=== Brief ===
What is the number of lines in the entries that contain the word "constraint"? Answer with that figure alone.

[Collected data entries]
:::

`config.mk`:
```
export PLATFORM = sky130hd
export DESIGN_NAME = issue_latch
export DESIGN_NICKNAME = d
export VERILOG_FILES = /design/src/rtl/fwd_pkg.sv /design/src/rtl/issue_latch.sv
export SDC_FILE = /design/constraint.sdc
export NUM_CORES = 1
export LEC_CHECK = 0
export BUFFER_PORTS_ARGS = -buffer_cell sky130_fd_sc_hd__buf_2
export CAP_MARGIN = 25
export CORE_UTILIZATION = 40
export DETAILED_ROUTE_END_ITERATION = 8
export PLACE_DENSITY = 0.77
export SLEW_MARGIN = 20
export SYNTH_ARGS = -nofsm -noshare
export SYNTH_HDL_FRONTEND = slang
export SYNTH_SLANG_ARGS = --single-unit
```
`constraint.sdc`:
```
create_clock -name clock -period 0.8 [get_ports clock]
set_input_delay 0 -clock clock [delete_from_list [all_inputs] [get_ports clock]]
set_output_delay 0 -clock clock [all_outputs]
set_load 0.01 [all_outputs]
```
`src/rtl/fwd_pkg.sv`:
```
`default_nettype none

package fwd_pkg;

	// ====================
	// Widths and tap counts
	localparam int REG_ADDR_W = 7; // 128 registers.
	localparam int DATA_W     = 128;
	localparam int UNIT_ID_W  = 4;
	localparam int EVEN_TAPS  = 6; // Stages 3..7 and write-back.
	localparam int ODD_TAPS   = 5; // Stages 4..7 and write-back.

	// ====================
	// Opcodes and producing units
	typedef enum logic [7:0] {
		NOP_EXEC      = 8'h01,
		NOP_LOAD      = 8'h02,
		ADD_WORD      = 8'h10, // Even pipe.
		SUB_WORD      = 8'h11,
		AND_WORD      = 8'h12,
		SHIFT_LEFT    = 8'h13,
		COUNT_ONES    = 8'h14,
		FP_ADD        = 8'h20,
		FP_MUL_DOUBLE = 8'h21,
		LOAD_QUAD     = 8'h40, // Odd pipe.
		STORE_QUAD    = 8'h41,
		SHUFFLE_BYTES = 8'h50,
		ROTATE_QUAD   = 8'h51,
		BRANCH_REL    = 8'h60
	} opcode_e;

	typedef enum logic [UNIT_ID_W-1:0] {
		UNIT_NONE    = 4'd0,
		UNIT_FX1     = 4'd1,
		UNIT_FX2     = 4'd2,
		UNIT_FP      = 4'd3,
		UNIT_FP_LONG = 4'd4,
		UNIT_BYTE    = 4'd5,
		UNIT_PERM    = 4'd6,
		UNIT_LS      = 4'd7,
		UNIT_BRANCH  = 4'd8
	} unit_id_e;

	// ====================
	// Result readiness by tap
	function automatic logic even_tap_ready(input int tap, input unit_id_e uid);
		logic short_ok;
		logic ready;
		short_ok = (uid == UNIT_FX1) || (uid == UNIT_FX2) || (uid == UNIT_BYTE);
		case (tap)
			0:       ready = (uid == UNIT_FX1); // Stage 3.
			1, 2, 3: ready = short_ok;
			4:       ready = short_ok || (uid == UNIT_FP);
			5:       ready = short_ok || (uid == UNIT_FP) || (uid == UNIT_FP_LONG);
			default: ready = 1'b0;
		endcase
		return ready;
	endfunction

	function automatic logic odd_tap_ready(input int tap, input unit_id_e uid);
		logic ready;
		case (tap)
			0, 1, 2: ready = (uid == UNIT_PERM); // Loads land at stage 7.
			3, 4:    ready = (uid == UNIT_PERM) || (uid == UNIT_LS);
			default: ready = 1'b0;
		endcase
		return ready;
	endfunction

endpackage

`default_nettype wire

```
`src/rtl/issue_latch.sv`:
```
`default_nettype none

module issue_latch #(
	parameter fwd_pkg::opcode_e NOP_OPCODE = fwd_pkg::NOP_EXEC
) (
	input  wire                            clock,
	input  wire                            rst_n,
	input  wire                            flush,

	input  wire fwd_pkg::opcode_e          opcode,
	input  wire [fwd_pkg::REG_ADDR_W-1:0]  ra_addr,
	input  wire [fwd_pkg::REG_ADDR_W-1:0]  rb_addr,
	input  wire [fwd_pkg::REG_ADDR_W-1:0]  rc_addr,
	input  wire [fwd_pkg::REG_ADDR_W-1:0]  rt_addr,
	input  wire                            wr_en_rt,

	output fwd_pkg::opcode_e               opcode_q,
	output logic [fwd_pkg::REG_ADDR_W-1:0] ra_addr_q,
	output logic [fwd_pkg::REG_ADDR_W-1:0] rb_addr_q,
	output logic [fwd_pkg::REG_ADDR_W-1:0] rc_addr_q,
	output logic [fwd_pkg::REG_ADDR_W-1:0] rt_addr_q,
	output logic                           wr_en_rt_q
);

	always_ff @(posedge clock or negedge rst_n) begin
		if (!rst_n) begin
			opcode_q   <= NOP_OPCODE;
			ra_addr_q  <= '0;
			rb_addr_q  <= '0;
			rc_addr_q  <= '0;
			rt_addr_q  <= '0;
			wr_en_rt_q <= 1'b0;
		end else if (flush) begin
			opcode_q   <= NOP_OPCODE; // Squash to the slot's no-op.
			ra_addr_q  <= '0;
			rb_addr_q  <= '0;
			rc_addr_q  <= '0;
			rt_addr_q  <= '0;
			wr_en_rt_q <= 1'b0;
		end else begin
			opcode_q   <= opcode;
			ra_addr_q  <= ra_addr;
			rb_addr_q  <= rb_addr;
			rc_addr_q  <= rc_addr;
			rt_addr_q  <= rt_addr;
			wr_en_rt_q <= wr_en_rt;
		end
	end

	// ====================
	// A flushed slot must never write its target.
	flush_kills_write: assert property (
		@(posedge clock) disable iff (!rst_n)
		flush |=> !wr_en_rt_q
	) else $error("issue_latch: wr_en_rt_q high in the cycle after flush");

endmodule

`default_nettype wire

```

:::

=== Result of the task ===
2